India and the World

Summary: 

This year India celebrates the twenty-fifth anniversary of her independence. These have been years of change and turmoil everywhere. Deep surging forces have torn asunder our past colonial feudal structures and have combined with the tides sweeping the world to give our post- independence evolution its unique qualities. But our own unvarying concerns have been two: to safeguard our independence and to overcome the blight of poverty.

This year India celebrates the twenty-fifth anniversary of her independence. These have been years of change and turmoil everywhere. Deep surging forces have torn asunder our past colonial feudal structures and have combined with the tides sweeping the world to give our post- independence evolution its unique qualities. But our own unvarying concerns have been two: to safeguard our independence and to overcome the blight of poverty.

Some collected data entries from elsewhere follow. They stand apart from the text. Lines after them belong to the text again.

--- src/logic/ubef_pkg.sv ---
// package for the usb bus event flag block: register map, bit layout,
// line timing and line state codes.
// assumes a 25 MHz register clock and 32-bit apb data.
package ubef_pkg;

   // ----------------------------------------------------------------
   // register offsets (byte addresses)
   // ----------------------------------------------------------------
   localparam logic [7:0] OFS_FLAGS = 8'h00;
   localparam logic [7:0] OFS_IRQ_MASK = 8'h04;
   localparam logic [7:0] OFS_ERR_ENABLE = 8'h08;
   localparam logic [7:0] OFS_ERR_STATUS = 8'h0c;
   localparam logic [7:0] OFS_CONTROL = 8'h10;

   // ----------------------------------------------------------------
   // event flag bit positions
   // ----------------------------------------------------------------
   localparam int BIT_BUS_RESET = 0;
   localparam int BIT_DETACH = 0;
   localparam int BIT_ERROR = 1;
   localparam int BIT_FRAME_START = 2;
   localparam int BIT_TRN_DONE = 3;
   localparam int BIT_IDLE = 4;
   localparam int BIT_RESUME = 5;
   localparam int BIT_ATTACH = 6;
   localparam int BIT_STALL = 7;
   localparam int FLAG_W = 8;
   localparam logic [FLAG_W-1:0] FLAGS_RESET = 8'h00;

   // control register fields
   localparam int CTL_HOST_MODE = 0;
   localparam int CTL_LOW_SPEED = 1;

   // ----------------------------------------------------------------
   // timing
   // ----------------------------------------------------------------
   localparam int CLK_PERIOD_NS = 40;
   localparam int LINE_HOLD_NS = 2500;
   localparam int IDLE_HOLD_US = 3000;
   // least times round up to whole cycles
   localparam int LINE_HOLD_CYC =
      (LINE_HOLD_NS + CLK_PERIOD_NS - 1) / CLK_PERIOD_NS;
   localparam int IDLE_HOLD_CYC =
      (IDLE_HOLD_US * 1000 + CLK_PERIOD_NS - 1) / CLK_PERIOD_NS;

   // ----------------------------------------------------------------
   // line states, decoded from the synchronised data lines
   // ----------------------------------------------------------------
   typedef enum logic [1:0] {
      LINE_SE0 = 2'b00,
      LINE_J = 2'b01,
      LINE_K = 2'b10,
      LINE_SE1 = 2'b11
   } ubef_line_e;

endpackage : ubef_pkg

--- src/logic/ubef_flags.sv ---
// usb bus event flag register with line-state detectors and apb slave.
// assumes dp/dm arrive from pins (asynchronous) and the event pulses
// come from usb engine logic on pclk.
//
// Notes on behaviour
// - frame start sets bit 2 on a received frame token in device mode or on the frame threshold in host mode.
// - error summary at bit 1 is read only, ignores writes and follows the error conditions.
// - error summary rises only for error conditions whose enable bit is set.
// - in device mode bit 0 sets once a bus reset has lasted 2.5 us.
// - a continuous bus reset sets bit 0 only once; the line must leave reset first.
// - writing one to a hardware set flag clears it, writing zero leaves it.
// - bits 31 to 8 read as zero.
// - host layout is stall, attach, resume, idle, done, frame start, error, detach; all reset to zero.
// - bit 7 sets when a stall handshake is sent.
// - in host mode bit 6 sets when the line is not se0 and quiet for 2.5 us.
// - bit 5 sets when a k state lasts 2.5 us, speed choosing the k polarity.
// - bit 4 sets when the line stays idle for 3 ms.
// - device layout puts reset at 0 and leaves bit 6 unimplemented.
// - clearing the transaction done flag advances the status queue.
`timescale 1ns/100ps
module ubef_flags #(
   parameter int ERR_W = 8,
   parameter int CNT_W = 17,
   parameter int IDLE_CYCLES = ubef_pkg::IDLE_HOLD_CYC
) (
   // clock and reset
   input wire logic pclk,
   input wire logic presetn,
   // apb slave
   input wire logic psel,
   input wire logic penable,
   input wire logic pwrite,
   input wire logic [7:0] paddr,
   input wire logic [31:0] pwdata,
   output logic [31:0] prdata,
   output logic pready,
   output logic pslverr,
   // usb data lines
   input wire logic usb_dp,
   input wire logic usb_dm,
   // events from the usb engine, one-cycle pulses
   input wire logic stall_sent,
   input wire logic sof_token,
   input wire logic sof_threshold,
   input wire logic trn_done,
   input wire logic detach_seen,
   input wire logic [ERR_W-1:0] err_event,
   // outputs
   output logic stat_advance,
   output logic irq
);

   // ----------------------------------------------------------------
   // elaboration checks
   // ----------------------------------------------------------------
   if (ERR_W < 1 || ERR_W > 16) begin : g_chk_err
      $error("ERR_W must be 1 to 16");
   end
   if (IDLE_CYCLES < ubef_pkg::LINE_HOLD_CYC ||
       IDLE_CYCLES >= (1 << CNT_W) - 1) begin : g_chk_cnt
      $error("IDLE_CYCLES must fit CNT_W and exceed line hold");
   end
   if (CNT_W < 1 || CNT_W > 30) begin : g_chk_w
      $error("CNT_W must be 1 to 30");
   end

   localparam logic [CNT_W-1:0] HOLD_END =
      CNT_W'(ubef_pkg::LINE_HOLD_CYC - 1);
   localparam logic [CNT_W-1:0] IDLE_END = CNT_W'(IDLE_CYCLES - 1);
   localparam logic [CNT_W-1:0] CNT_MAX = '1;

   // ----------------------------------------------------------------
   // registers
   // ----------------------------------------------------------------
   logic [ubef_pkg::FLAG_W-1:0] flags;
   logic [ubef_pkg::FLAG_W-1:0] irq_mask;
   logic [ERR_W-1:0] err_enable;
   logic [ERR_W-1:0] err_status;
   logic host_mode;
   logic low_speed;

   // ----------------------------------------------------------------
   // apb decode
   // ----------------------------------------------------------------
   wire setup = psel & ~penable;
   wire access = psel & penable;
   wire sel_flags = paddr == ubef_pkg::OFS_FLAGS;
   wire sel_mask = paddr == ubef_pkg::OFS_IRQ_MASK;
   wire sel_een = paddr == ubef_pkg::OFS_ERR_ENABLE;
   wire sel_est = paddr == ubef_pkg::OFS_ERR_STATUS;
   wire sel_ctl = paddr == ubef_pkg::OFS_CONTROL;
   wire mapped = sel_flags | sel_mask | sel_een | sel_est | sel_ctl;
   wire wr = access & pwrite & mapped;
   wire wr_flags = wr & sel_flags;
   wire wr_mask = wr & sel_mask;
   wire wr_een = wr & sel_een;
   wire wr_est = wr & sel_est;
   wire wr_ctl = wr & sel_ctl;

   assign pready = 1'b1;
   assign pslverr = access & ~mapped;

   // ----------------------------------------------------------------
   // line synchroniser and state decode
   // ----------------------------------------------------------------
   // pins are asynchronous; only the second stage feeds logic
   logic dp_meta;
   logic dp_sync;
   logic dm_meta;
   logic dm_sync;

   always_ff @(posedge pclk or negedge presetn) begin
      if (!presetn) begin
         dp_meta <= 1'b0;
         dp_sync <= 1'b0;
         dm_meta <= 1'b0;
         dm_sync <= 1'b0;
      end else begin
         dp_meta <= usb_dp;
         dp_sync <= dp_meta;
         dm_meta <= usb_dm;
         dm_sync <= dm_meta;
      end
   end

   // differential one is dp high; j is differential one at full speed
   wire diff_one = dp_sync & ~dm_sync;
   wire diff_zero = ~dp_sync & dm_sync;
   wire is_j = low_speed ? diff_zero : diff_one;
   wire is_k = low_speed ? diff_one : diff_zero;
   ubef_pkg::ubef_line_e line_now;
   assign line_now = (~dp_sync & ~dm_sync) ? ubef_pkg::LINE_SE0 :
                     is_j ? ubef_pkg::LINE_J :
                     is_k ? ubef_pkg::LINE_K : ubef_pkg::LINE_SE1;

   // ----------------------------------------------------------------
   // line stability counter: cycles the line state has held
   // ----------------------------------------------------------------
   ubef_pkg::ubef_line_e line_prev;
   logic [CNT_W-1:0] hold_cnt;
   wire line_moved = line_now != line_prev;
   wire [CNT_W-1:0] next_hold_cnt =
      line_moved ? '0 :
      (hold_cnt == CNT_MAX) ? hold_cnt : hold_cnt + 1'b1;

   always_ff @(posedge pclk or negedge presetn) begin
      if (!presetn) begin
         line_prev <= ubef_pkg::LINE_SE0;
         hold_cnt <= '0;
      end else begin
         line_prev <= line_now;
         hold_cnt <= next_hold_cnt;
      end
   end

   // each detector fires once, at the exact cycle the hold is reached;
   // the count only returns there after the line state has changed
   wire held_line = ~line_moved & (hold_cnt == HOLD_END);
   wire held_idle = ~line_moved & (hold_cnt == IDLE_END);
   wire in_se0 = line_now == ubef_pkg::LINE_SE0;
   wire in_k = line_now == ubef_pkg::LINE_K;
   wire in_j = line_now == ubef_pkg::LINE_J;
   wire det_reset = ~host_mode & in_se0 & held_line;
   wire det_attach = host_mode & ~in_se0 & held_line;
   wire det_resume = in_k & held_line;
   wire det_idle = in_j & held_idle;

   // ----------------------------------------------------------------
   // flag set sources per mode
   // ----------------------------------------------------------------
   logic [ubef_pkg::FLAG_W-1:0] flag_set;
   always_comb begin
      flag_set = '0;
      flag_set[ubef_pkg::BIT_STALL] = stall_sent;
      flag_set[ubef_pkg::BIT_ATTACH] = det_attach;
      flag_set[ubef_pkg::BIT_RESUME] = det_resume;
      flag_set[ubef_pkg::BIT_IDLE] = det_idle;
      flag_set[ubef_pkg::BIT_TRN_DONE] = trn_done;
      flag_set[ubef_pkg::BIT_FRAME_START] =
         host_mode ? sof_threshold : sof_token;
      // bit 0 is detach in host mode and bus reset in device mode
      if (host_mode) begin
         flag_set[ubef_pkg::BIT_DETACH] = detach_seen;
      end else begin
         flag_set[ubef_pkg::BIT_BUS_RESET] = det_reset;
      end
   end

   wire [ubef_pkg::FLAG_W-1:0] flag_clr =
      wr_flags ? pwdata[ubef_pkg::FLAG_W-1:0] : '0;
   logic [ubef_pkg::FLAG_W-1:0] next_flags;

   // ----------------------------------------------------------------
   // sticky flags, one per bit; bit 1 is not stored
   // ----------------------------------------------------------------
   for (genvar i = 0; i < ubef_pkg::FLAG_W; i++) begin : g_flag
      if (i == ubef_pkg::BIT_ERROR) begin : g_ro
         assign next_flags[i] = 1'b0;
      end else begin : g_w1c
         // set wins over a clear in the same cycle
         assign next_flags[i] =
            (flags[i] & ~flag_clr[i]) | flag_set[i];
      end
   end

   always_ff @(posedge pclk or negedge presetn) begin
      if (!presetn) begin
         flags <= ubef_pkg::FLAGS_RESET;
      end else begin
         flags <= next_flags;
      end
   end

   // ----------------------------------------------------------------
   // individual error conditions and the summary
   // ----------------------------------------------------------------
   wire [ERR_W-1:0] err_clr = wr_est ? pwdata[ERR_W-1:0] : '0;
   wire [ERR_W-1:0] next_err_status =
      (err_status & ~err_clr) | err_event;
   wire err_summary = |(err_status & err_enable);

   always_ff @(posedge pclk or negedge presetn) begin
      if (!presetn) begin
         err_status <= '0;
      end else begin
         err_status <= next_err_status;
      end
   end

   // ----------------------------------------------------------------
   // status queue advance on clearing a set transaction done flag
   // ----------------------------------------------------------------
   always_ff @(posedge pclk or negedge presetn) begin
      if (!presetn) begin
         stat_advance <= 1'b0;
      end else begin
         stat_advance <= flags[ubef_pkg::BIT_TRN_DONE] &
                         flag_clr[ubef_pkg::BIT_TRN_DONE];
      end
   end

   // ----------------------------------------------------------------
   // software control registers
   // ----------------------------------------------------------------
   always_ff @(posedge pclk or negedge presetn) begin
      if (!presetn) begin
         irq_mask <= '0;
         err_enable <= '0;
         host_mode <= 1'b0;
         low_speed <= 1'b0;
      end else begin
         if (wr_mask) begin
            irq_mask <= pwdata[ubef_pkg::FLAG_W-1:0];
         end
         if (wr_een) begin
            err_enable <= pwdata[ERR_W-1:0];
         end
         if (wr_ctl) begin
            host_mode <= pwdata[ubef_pkg::CTL_HOST_MODE];
            low_speed <= pwdata[ubef_pkg::CTL_LOW_SPEED];
         end
      end
   end

   // ----------------------------------------------------------------
   // read view and interrupt
   // ----------------------------------------------------------------
   logic [ubef_pkg::FLAG_W-1:0] flags_view;
   always_comb begin
      flags_view = flags;
      flags_view[ubef_pkg::BIT_ERROR] = err_summary;
      if (!host_mode) begin
         flags_view[ubef_pkg::BIT_ATTACH] = 1'b0;
      end
   end

   wire [31:0] rd_flags = {24'h000000, flags_view};
   wire [31:0] rd_mask = {24'h000000, irq_mask};
   wire [31:0] rd_een = {{(32 - ERR_W){1'b0}}, err_enable};
   wire [31:0] rd_est = {{(32 - ERR_W){1'b0}}, err_status};
   wire [31:0] rd_ctl = {30'h0, low_speed, host_mode};
   wire [31:0] rd_mux =
      sel_flags ? rd_flags :
      sel_mask ? rd_mask :
      sel_een ? rd_een :
      sel_est ? rd_est :
      sel_ctl ? rd_ctl : 32'h00000000;

   // read data is captured in the setup cycle and held through access
   always_ff @(posedge pclk or negedge presetn) begin
      if (!presetn) begin
         prdata <= 32'h00000000;
      end else if (setup & ~pwrite) begin
         prdata <= rd_mux;
      end
   end

   assign irq = |(flags_view & irq_mask);

endmodule : ubef_flags

--- config.mk ---
export PLATFORM = sky130hd
export DESIGN_NAME = ubef_flags
export DESIGN_NICKNAME = d
export VERILOG_FILES = /design/src/logic/ubef_pkg.sv /design/src/logic/ubef_flags.sv
export SDC_FILE = /design/constraint.sdc
export NUM_CORES = 1
export LEC_CHECK = 0
export BUFFER_PORTS_ARGS = -buffer_cell sky130_fd_sc_hd__buf_4
export CORE_ASPECT_RATIO = 1.4
export CORE_MARGIN = 2
export CORE_UTILIZATION = 26
export CTS_BUF_LIST = sky130_fd_sc_hd__clkbuf_2 sky130_fd_sc_hd__clkbuf_4 sky130_fd_sc_hd__clkbuf_8
export CTS_CLUSTER_SIZE = 16
export DETAILED_ROUTE_END_ITERATION = 6
export SLEW_MARGIN = 15
export SYNTH_ARGS = -nofsm -noshare
export SYNTH_HDL_FRONTEND = slang
export SYNTH_SLANG_ARGS = --single-unit
export TNS_END_PERCENT = 100
--- constraint.sdc ---
create_clock -name pclk -period 2.8 [get_ports pclk]
set_clock_uncertainty 0.15 [all_clocks]
set_input_delay 0 -clock pclk [delete_from_list [all_inputs] [get_ports pclk]]
set_output_delay 0 -clock pclk [all_outputs]
set_load 0.02 [all_outputs]
### After elaboration in Yosys (flattened, before gate mapping)

Index checks and enable logic that the tools add are counted.

* $add $sub $neg: 1
* equal/unequal tests: 11
* muxes and demuxes: 17
* bitwise gates (word level): 61
* reductions and logical operators: 4

Operator list (number)
* $mux 8: 6
* $eq 17x17->1 const B: 2
* $mux 17: 2
* $and 1x1->1: 30
* $and 8x8->8: 3
* $add 17x1->17 const B: 1
* $eq 17x6->1 const B: 1
* $eq 8x4->1 const B: 2
* $reduce_or 8->1: 2
* $not 1->1: 15
* $or 1x1->1: 11
* $eq 8x3->1 const B: 1
* $eq 8x5->1 const B: 1
* $logic_not 8->1: 1
* $not 8->8: 1
* $or 8x8->8: 1
* $mux 1: 6
* $mux 2: 3
* $eq 2x1->1 const B: 1
* $eq 2x2->1 const B: 1
* $logic_not 2->1: 1
* $ne 2x2->1: 1
* $ne 2x2->1 const B: 1

* flip-flop bits (word level): 89
* bits of input ports: 60
* output and inout bits: 36
* logic and storage cells: 108

### Depth between registers and ports, before layout

* depth after elaboration: 12
* mapped depth: 10
* depth with buffers taken out: 8

### Worst setup path after synthesis

OpenSTA, ideal clock, no wires.

* kind: flip-flop to flip-flop
* start: register hold_cnt[6]
* end: register hold_cnt[13]
* setup time: 0.078 ns
* arrival: 2.316 ns
* setup slack: 0.256 ns
* stages on the path, launching flop included: 11
* path through: dfrtp_1 > and2_1 > nand4_1 > clkbuf_1 > nor4_1 > ha_1 > and4b_1 > clkbuf_1 > nand2_1 > or4_1 > a21oi_1

* word-level cells in the longest chain between the ends: 3
* elaborated cells between the ends (all ways): 5

RTL lines
* start: declaration: line ubef_flags.sv:140 `logic [CNT_W-1:0] hold_cnt;`
* start signal: assignment: line ubef_flags.sv:152 `hold_cnt <= next_hold_cnt;`
* $add 17x1->17: line ubef_flags.sv:144 `(hold_cnt == CNT_MAX) ? hold_cnt : hold_cnt + 1'b1;`
* $mux 17: line ubef_flags.sv:144
* $mux 17: line ubef_flags.sv:143 `line_moved ? '0 :`

Parallel ways exist; a longest one is shown, timed or not. The select of a mux whose other input is x is not followed.
A chain may end at the register's enable or synchronous reset.

### Worst setup path after layout

* start: register hold_cnt[12]
* end: register flags[0] (netlist name)

* word-level cells in the longest chain between the ends: 5

RTL lines
* $eq 17x6->1: line ubef_flags.sv:158 `wire held_line = ~line_moved & (hold_cnt == HOLD_END);`
* $and 1x1->1: line ubef_flags.sv:158
* $and 1x1->1: line ubef_flags.sv:163 `wire det_reset = ~host_mode & in_se0 & held_line;`
* $mux 1: line ubef_flags.sv:182 `if (host_mode) begin`
* $or 1x1->1: line ubef_flags.sv:202 `(flags[i] & ~flag_clr[i]) | flag_set[i];`
* named net next_flags (one bit): line ubef_flags.sv:191 `logic [ubef_pkg::FLAG_W-1:0] next_flags;`
* end signal: assignment: line ubef_flags.sv:208 `flags <= ubef_pkg::FLAGS_RESET;`
* end signal: assignment: line ubef_flags.sv:210 `flags <= next_flags;`
* end: declaration: line ubef_flags.sv:75 `logic [ubef_pkg::FLAG_W-1:0] flags;`

The timed path passes the listed nets, and every way through them passes these cells.

==> metrics <==
status=completed; Tot GR Track Use=12.0%; CTS tree=built; total grt overflow=0; NetSw=0.490 mW; Flop pwr share=44.6%; DRT antenna net count=0; CP Class=reg2reg; starting density of the core=26.7%; Clock Latency Late Sink=0.35 ns; peak supply drop=0.218 mV; Top FF cell, synth=dfrtp_1; Total Wirelength=8.06 mm; final setup fails=0; minimum clock period=2.62 ns; Max-Cap Viols=0; Finished Layout Cells=568; Cell Area, Synth=3440 µm²; CTS root buf=clkbuf_8; final hold violations=0; combinational share of power=10.0%; largest net degree at the start of global routing=66; port bufs=46; Ys Warns=0; Setup WS pre-CTS=0.346 ns; worst-margin pin slew=0.836 ns; Post-Syn Instances=325; top cells by area, synth=dfrtp_1, mux2_2, buf_4; maximum clock rate=0.381 GHz; Post-synth ARST share=100%; total power=2.16 mW; dpl cells=512; DR vias=2686; post-synthesis adder-cell area fraction=1.09%; critical path peak fanout=6; Chip Width=101 µm; Synth Area in Compound Gates=10.8%; Internal Power=1.67 mW; Antenna diodes=0; multiplexer share of the synthesized area=11.3%; DRT iter0 DRCs=103; CTS max path bufs=2; Post-route DRC=0; first-pass GRT wire length=13.4 mm; Mean Syn Cell Area=10.6 µm²; Worst Slack Setup Final=0.178 ns; top cells by instance count after synthesis=dfrtp_1, nand2_1, buf_4; hold slack=0.0167 ns; Final Wtd Congestion=0.817; XOR/XNOR share of the synthesized area=2.55%; CP arrival=2.75 ns; largest family of logic cells by synthesized area=simple AND/OR/NAND/NOR gates; CTS sink count=65; initial antenna violation count=0; post-synthesis sequential area ratio=47.3%; Die Ht=140 µm; DP Wirelength=5.74 mm; Worst setup SP type=flop; H-tree Lvls=3; number of I/O pins=96; total negative slack=0 ns; Worst Setup End Kind=flop; Tcrit/Tclk final=93.7%; switch share=22.7%; unrepaired setup endpoints after global routing=no; Post-synth EDFFs=0; Synth Register Bits=65; share of cells above drive strength 1=24.1%; fillcell total=1295; Placeable Area=12900 µm²; full die area=14200 µm²; Leakage=1.87 nW; Avg WL per Cell=14.2 µm; post-synth top area share=47.3%; Clk pwr share=45.5%; Yosys cell types=55; vias per cell=4.73; count leader, synth=dfrtp_1; pwr dens=480 nW/µm²; worst path required time=2.93 ns; CTS Buf Count=9; fin nets=473; Clock transition at path regs=0.08 ns; Pins Over Slew Limit=0; Std-Cell Rows=49; drt pass-1 iters=5; vias in the first global route=2671; Synth Area in Simple Gates=19.7%; post-synth top area cell=dfrtp_1; Area Growth Syn to Fin=30.9%; Worst slew margin=44.2%; Worst Hold Class=in2reg
## flip-flops by register name, indices dropped and copies added (netlist names), 2 cells and up
name	count
flags	7
line_prev	2
hold_cnt	17
err_status	8
irq_mask	8
err_enable	8
prdata	8
## layout by cell type (no fill, tap or decap), types with 3 or more instances in the layout
cell / n
mux4_2: 6
nor3_1: 5
o31ai_1: 7
conb_1: 25
nor4_1: 3
inv_1: 3
nand2_1: 45
dlygate4sd3_1: 40
clkbuf_8: 10
dfrtp_1: 65
xnor2_1: 4
ha_1: 3
mux2i_1: 3
bufinv_16: 3
xor2_1: 6
mux2_2: 20
o21ai_0: 9
nand3_1: 7
nand2b_1: 4
nand4_1: 6
nor2_1: 20
a21oi_1: 9
or4_1: 5
nor4_4: 3
and2_1: 3
a22oi_1: 5
a21o_1: 10
buf_4: 47
## per-layer routing
layer / GRT usage (%) / share of wire, % / vias up / wire length [µm]
met5: 0 / 0 / - / 0
met4: 5.12 / 1.4 / 0 / 109
met3: 2.20 / 3.9 / 10 / 311
met2: 20.6 / 52 / 78 / 4220
met1: 14.4 / 42 / 1307 / 3430
li1: - / - / 1291 / -
## path summary, 6_finish.rpt
kind,slack [ns],cells after the start,endpoint,startpoint
min in group asynchronous,0.15,2,err_status[6],presetn
hold / removal,0.02,5,prdata[0],paddr[6]
hold reg to reg,0.20,0,dm_sync,dm_meta
setup reg to reg,0.18,5,flags[0],hold_cnt[12]
max in group asynchronous,1.81,2,flags[7],presetn
setup / recovery,0.18,5,flags[0],hold_cnt[12]
## per-stage QoR
step | cell area, µm² | util [%]
after floorplan | 3530 | -
after global placement | 3840 | 29.8
after detailed placement | 3840 | 29.8
after CTS | 4490 | 34.9
after global routing | 4500 | 35.0
final | 4500 | 35.0
## repair_timing
action,4_1_cts,5_1_grt
setup endpoints to repair,0,1
setup buffers,0,0
resized for setup,0,2
hold buffers,40,0
endpoints found under the hold margin,103,0
## critical path, cell delays in order, from the launching register on
cell           delay [ns]
dfrtp_1              0.42
or4_1                0.53
nor4_1               0.58
nand3_1              0.14
o211ai_1             0.18
dlygate4sd3_1        0.57
## logic make-up (layout without fill, tap and decap cells)
logic type,Yosys count,after routing
buffers and inverters,39,106
AOI/OAI and AO/OA,54,54
other,2,25
muxes,29,29
adders and majority gates,3,3
DFF,65,65
and+or+nand+nor,123,123
xor gates and xnor gates,10,10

Many crises and dangers from within and without have obstructed our path but we have taken them in our stride. Contrary to predictions, the country has not broken into warring states, We have not succumbed to civil anarchy. There has been no widespread starvation; on the contrary, we have become self-sufficient in cereals. We have not jettisoned our free institutions, but instead gained greater political cohesion and economic strength. This does not justify complacency but it does give us confidence that the Indian people can rise to whatever challenge the future may hold. Under Mahatma Gandhi's inspiration, Prime Minister Jawaharlal Nehru and the Congress movement formulated a set of principles which have served as our guidelines and which are still valid for us. These are democracy, socialism and secularism so far as our internal affairs are concerned, and nonalignment in our external relations. One or the other of these principles has been the subject of criticism within the country and abroad. But generally speaking, internally there is a more mature awareness of the forces and compulsions of our age, and these principles have come to form the essential elements of a national program accepted by virtually all sections of our people, even though there are differences of interpretation and regarding tactics. The massive majority with which the Congress Party was returned to power in the fifth general election in 1971 and in the state elections in 1972 is an indication of this.

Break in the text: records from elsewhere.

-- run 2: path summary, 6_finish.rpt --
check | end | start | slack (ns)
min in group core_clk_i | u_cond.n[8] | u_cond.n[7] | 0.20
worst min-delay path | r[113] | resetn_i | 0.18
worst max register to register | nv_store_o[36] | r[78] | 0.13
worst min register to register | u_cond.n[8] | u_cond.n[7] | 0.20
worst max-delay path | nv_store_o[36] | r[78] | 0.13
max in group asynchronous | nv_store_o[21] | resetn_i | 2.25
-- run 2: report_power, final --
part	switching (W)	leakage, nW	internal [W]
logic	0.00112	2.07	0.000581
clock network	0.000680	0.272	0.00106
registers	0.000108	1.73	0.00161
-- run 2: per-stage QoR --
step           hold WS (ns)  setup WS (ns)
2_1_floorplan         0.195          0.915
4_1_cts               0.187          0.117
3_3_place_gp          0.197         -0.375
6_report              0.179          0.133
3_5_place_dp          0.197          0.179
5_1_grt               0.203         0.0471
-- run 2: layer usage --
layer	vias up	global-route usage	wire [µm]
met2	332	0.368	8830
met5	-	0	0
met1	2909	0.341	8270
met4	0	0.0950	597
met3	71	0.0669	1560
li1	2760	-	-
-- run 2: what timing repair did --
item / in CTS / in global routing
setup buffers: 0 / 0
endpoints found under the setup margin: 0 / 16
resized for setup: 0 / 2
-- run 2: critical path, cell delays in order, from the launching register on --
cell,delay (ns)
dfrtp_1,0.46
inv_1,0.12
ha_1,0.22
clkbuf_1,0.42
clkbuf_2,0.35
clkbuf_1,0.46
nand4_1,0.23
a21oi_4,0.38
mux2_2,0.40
$ cat config.mk
export PLATFORM = sky130hd
export DESIGN_NAME = tcb_ctrl_top
export DESIGN_NICKNAME = d
export VERILOG_FILES = /design/src/hw/tcb_ctrl_top.v /design/src/hw/tcb_prescaler.v
export VERILOG_INCLUDE_DIRS = /design/src /design/src/pkg
export SDC_FILE = /design/constraint.sdc
export NUM_CORES = 1
export LEC_CHECK = 0
export ABC_AREA = 1
export BUFFER_PORTS_ARGS = -buffer_cell sky130_fd_sc_hd__buf_2
export CAP_MARGIN = 20
export CORE_MARGIN = 8
export CORE_UTILIZATION = 45
export DETAILED_ROUTE_END_ITERATION = 7
export GPL_TIMING_DRIVEN = 0
export HOLD_SLACK_MARGIN = 0.15
export PLACE_DENSITY = 0.65
export SLEW_MARGIN = 0
export SYNTH_ARGS = -nofsm -noshare
export SYNTH_HDL_FRONTEND = slang
export SYNTH_SLANG_ARGS = --single-unit
$ cat constraint.sdc
create_clock -name clock -period 3.1 [get_ports clock]
set_clock_uncertainty 0.1 [all_clocks]
set_input_delay 0.31 -clock clock [delete_from_list [all_inputs] [get_ports clock]]
set_output_delay 0.31 -clock clock [all_outputs]
set_load 0.02 [all_outputs]
==> config.mk <==
export PLATFORM = sky130hd
export DESIGN_NAME = serial_channel_clock_gen
export DESIGN_NICKNAME = d
export VERILOG_FILES = /design/src/logic/sccg_pkg.sv /design/src/logic/baud_divider.sv /design/src/logic/shift_clock_edge.sv /design/src/logic/serial_channel_clock_gen.sv
export VERILOG_INCLUDE_DIRS = /design/src /design/src/logic
export SDC_FILE = /design/constraint.sdc
export NUM_CORES = 1
export LEC_CHECK = 0
export ABC_AREA = 1
export BUFFER_PORTS_ARGS = -buffer_cell sky130_fd_sc_hd__buf_2
export CAP_MARGIN = 25
export CORE_AREA = 2 2 131 146
export CTS_CLUSTER_DIAMETER = 30
export DETAILED_ROUTE_END_ITERATION = 8
export DIE_AREA = 0 0 133 148
export GPL_TIMING_DRIVEN = 0
export PLACE_DENSITY = 0.69
export SETUP_SLACK_MARGIN = 0.05
export SLEW_MARGIN = 5
export SYNTH_ARGS = -nofsm -noshare
export SYNTH_HDL_FRONTEND = slang
export SYNTH_SLANG_ARGS = --single-unit
export TNS_END_PERCENT = 20
==> constraint.sdc <==
create_clock -name clk_in -period 2.35 [get_ports clk_in]
set_input_delay 0.235 -clock clk_in [delete_from_list [all_inputs] [get_ports clk_in]]
set_output_delay 0.235 -clock clk_in [all_outputs]
set_load 0.01 [all_outputs]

What holds people together is not religion, not race, not language, not even a commitment to an economic system. It is shared experience and involvement in the conscious and continuous effort at resolving internal differences through political means. It is a sense of "Indianness" which unites our people despite ethnic, linguistic and religious diversity. Most conflicts and tensions in the world originate in the failure to take note of the importance of nationalism.